Tubes on Mars
Page 7
What about this?
What is the shiny knoblike structure on the tube?
Could it also have something to do with an animal or plant life form?
Crinoid stem and bottom of calyx?
Larger Image
This fossil appears to be a crinoid stem and the bottom part of the calyx.
I am not certain. It could be one of the crinoid species, or it could be a different
kind of echinoderm, or even a plant.
More light and shadow tricks. The calyx (if that is what it is) - the knob in the image - looks flat on top.
In reality it is pointed. Or rather, the part that looks flat in the image is
actually slanted on the fossil, and slightly concave. This is probably where the stem
connected to it.
Changing this image to grayscale and inverting it almost makes it look correct.
One can see the indentions in the calyx bottom but other things don't look right.
The thing to notice is how the fossil sits in the rock. This is a different kind of rock than
the ones in the other images shown. It is dark and dense, and made of a much finer
material. So it probably breaks differently. The fossil sits between two breaking points
in the rock. One side is lower than the other. Keep in mind that these are small
objects. I am speculating that there might have been giant ones on Mars. The invert of
this image looks rather Martian.
Grayscale and Inverted
Larger Image
I am not saying that this is what the knob in the Mars "worm/tube" image is.
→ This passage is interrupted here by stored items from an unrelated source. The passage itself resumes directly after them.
`src/rtl/synth_param_decoder.sv`:
```
// Sequences SPI capture transactions, validates each returned word and updates the synth parameter file.
// Optional SHADOW_BANK_EN: valid words stage into a shadow bank and a write to address 4'hF commits it atomically.
module synth_param_decoder #(
    parameter int         POLL_PERIOD = 4096,
    parameter int         RSTN_CYCLES = 2,
    parameter int         TIMEOUT     = 1024,
    parameter logic [3:0] SYNC_NIBBLE = 4'hA
) (
    input  logic        clk,
    input  logic        rst,
    input  logic        enable,
    output logic        spi_rstn,
    output logic        spi_start,
    input  logic        spi_done,
    input  logic [31:0] spi_data,
    input  logic [3:0]  rd_addr,
    output logic [15:0] rd_data,
    output logic        param_we,
    output logic [3:0]  param_addr,
    output logic [15:0] param_data,
    output logic [7:0]  err_cnt,
    output logic        timeout_flag
);

    localparam int POLL_W = $clog2(POLL_PERIOD + 1);
    localparam int RST_W  = $clog2(RSTN_CYCLES + 1);
    localparam int TO_W   = $clog2(TIMEOUT + 1);

    localparam logic [POLL_W-1:0] POLL_LAST = POLL_W'(POLL_PERIOD - 1);
    localparam logic [RST_W-1:0]  RST_LAST  = RST_W'(RSTN_CYCLES - 1);
    localparam logic [TO_W-1:0]   TO_LAST   = TO_W'(TIMEOUT - 1);

    typedef enum logic [2:0] {
        S_IDLE,
        S_RSTP,
        S_START,
        S_WAIT,
        S_CHECK
    } state_t;

    state_t             r_state;
    logic [POLL_W-1:0]  r_poll_cnt;
    logic [RST_W-1:0]   r_rst_cnt;
    logic [TO_W-1:0]    r_to_cnt;
    logic [31:0]        r_word;
    logic               r_spi_rstn;
    logic               r_spi_start;
    logic               r_param_we;
    logic [3:0]         r_param_addr;
    logic [15:0]        r_param_data;
    logic [7:0]         r_err_cnt;
    logic               r_timeout_flag;
    logic [15:0]        r_rd_data;

    logic [15:0][15:0]  w_live;
    logic               w_in_ok;
    logic               w_in_pulse;
    logic [3:0]         w_in_addr;
    logic [15:0]        w_in_data;
    logic               w_cap_ok;
    logic               w_cap_wr;
    logic [3:0]         w_cap_addr;
    logic [15:0]        w_cap_data;

    function automatic logic word_ok(input logic [31:0] w);
        return (w[31:28] == SYNC_NIBBLE) && (w[7:0] == (w[31:24] ^ w[23:16] ^ w[15:8]));
    endfunction

    assign w_in_ok    = word_ok(spi_data);
    assign w_in_addr  = spi_data[27:24];
    assign w_in_data  = spi_data[23:8];
    assign w_cap_ok   = word_ok(r_word);
    assign w_cap_addr = r_word[27:24];
    assign w_cap_data = r_word[23:8];
    assign w_cap_wr   = (r_state == S_CHECK) && w_cap_ok;

    // Validity is pre-evaluated on the incoming word so param_we lands in the CHECK cycle itself.
`ifdef SHADOW_BANK_EN
    logic w_commit;
    assign w_commit   = w_cap_wr && (w_cap_addr == 4'hF);
    assign w_in_pulse = w_in_ok && (w_in_addr == 4'hF);
`else
    assign w_in_pulse = w_in_ok;
`endif

    always_ff @(posedge clk or posedge rst) begin
        if (rst) begin
            r_state        <= S_IDLE;
            r_poll_cnt     <= '0;
            r_rst_cnt      <= '0;
            r_to_cnt       <= '0;
            r_word         <= '0;
            r_spi_rstn     <= 1'b1;
            r_spi_start    <= 1'b0;
            r_param_we     <= 1'b0;
            r_param_addr   <= '0;
            r_param_data   <= '0;
            r_err_cnt      <= '0;
            r_timeout_flag <= 1'b0;
        end else begin
            r_param_we <= 1'b0;
            case (r_state)
                S_IDLE: begin
                    if (enable) begin
                        if (r_poll_cnt == POLL_LAST) begin
                            r_poll_cnt <= '0;
                            r_rst_cnt  <= '0;
                            r_spi_rstn <= 1'b0;
                            r_state    <= S_RSTP;
                        end else begin
                            r_poll_cnt <= r_poll_cnt + POLL_W'(1);
                        end
                    end
                end
                S_RSTP: begin
                    if (r_rst_cnt == RST_LAST) begin
                        r_spi_rstn  <= 1'b1;
                        r_spi_start <= 1'b1;
                        r_state     <= S_START;
                    end else begin
                        r_rst_cnt <= r_rst_cnt + RST_W'(1);
                    end
                end
                S_START: begin
                    r_spi_start <= 1'b0;
                    r_to_cnt    <= '0;
                    r_state     <= S_WAIT;
                end
                S_WAIT: begin
                    if (spi_done) begin
                        r_word     <= spi_data;
                        r_param_we <= w_in_pulse;
                        if (w_in_pulse) begin
                            r_param_addr <= w_in_addr;
                            r_param_data <= w_in_data;
                        end
                        r_state <= S_CHECK;
                    end else if (r_to_cnt == TO_LAST) begin
                        r_timeout_flag <= 1'b1;
                        if (r_err_cnt != 8'hFF) begin
                            r_err_cnt <= r_err_cnt + 8'd1;
                        end
                        r_state <= S_IDLE;
                    end else begin
                        r_to_cnt <= r_to_cnt + TO_W'(1);
                    end
                end
                S_CHECK: begin
                    if (!w_cap_ok && (r_err_cnt != 8'hFF)) begin
                        r_err_cnt <= r_err_cnt + 8'd1;
                    end
                    r_state <= S_IDLE;
                end
                default: begin
                    r_state <= S_IDLE;
                end
            endcase
        end
    end

    // Entries are discrete flops: the file must clear on reset and the shadow commit loads all entries at once.
    genvar gi;
    generate
        for (gi = 0; gi < 16; gi++) begin : g_entry
`ifdef SHADOW_BANK_EN
            if (gi < 15) begin : g_bank
                logic [15:0] r_shadow;
                logic [15:0] r_live;
                always_ff @(posedge clk or posedge rst) begin
                    if (rst) begin
                        r_shadow <= '0;
                        r_live   <= '0;
                    end else begin
                        if (w_cap_wr && (w_cap_addr == 4'(gi))) begin
                            r_shadow <= w_cap_data;
                        end
                        if (w_commit) begin
                            r_live <= r_shadow;
                        end
                    end
                end
                assign w_live[gi] = r_live;
            end else begin : g_commit_slot
                assign w_live[gi] = 16'd0;
            end
`else
            logic [15:0] r_live;
            always_ff @(posedge clk or posedge rst) begin
                if (rst) begin
                    r_live <= '0;
                end else if (w_cap_wr && (w_cap_addr == 4'(gi))) begin
                    r_live <= w_cap_data;
                end
            end
            assign w_live[gi] = r_live;
`endif
        end
    endgenerate

    always_ff @(posedge clk or posedge rst) begin
        if (rst) begin
            r_rd_data <= '0;
        end else begin
            r_rd_data <= w_live[rd_addr];
        end
    end

    assign spi_rstn     = r_spi_rstn;
    assign spi_start    = r_spi_start;
    assign param_we     = r_param_we;
    assign param_addr   = r_param_addr;
    assign param_data   = r_param_data;
    assign err_cnt      = r_err_cnt;
    assign timeout_flag = r_timeout_flag;
    assign rd_data      = r_rd_data;

endmodule
```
I am only offering an example of how such protuberances might occur in nature, and how
images distort reality - and conjecture. Maybe crinoids on Mars, if they exist at all,
are totally different from crinoids on Earth. We have all seen television shows about possible life on other
planets and artists' versions, based on those environments, of such life. Perhaps crinoids or other echinoderm-like
animals of Mars did not evolve like ours. Things tend to adapt to their environment,
after all, so why would they? Maybe they did/do not live in water.
Maybe the stone lilies of Mars are land creatures, making a living from the
organisms in mud or soil - or even the atmosphere.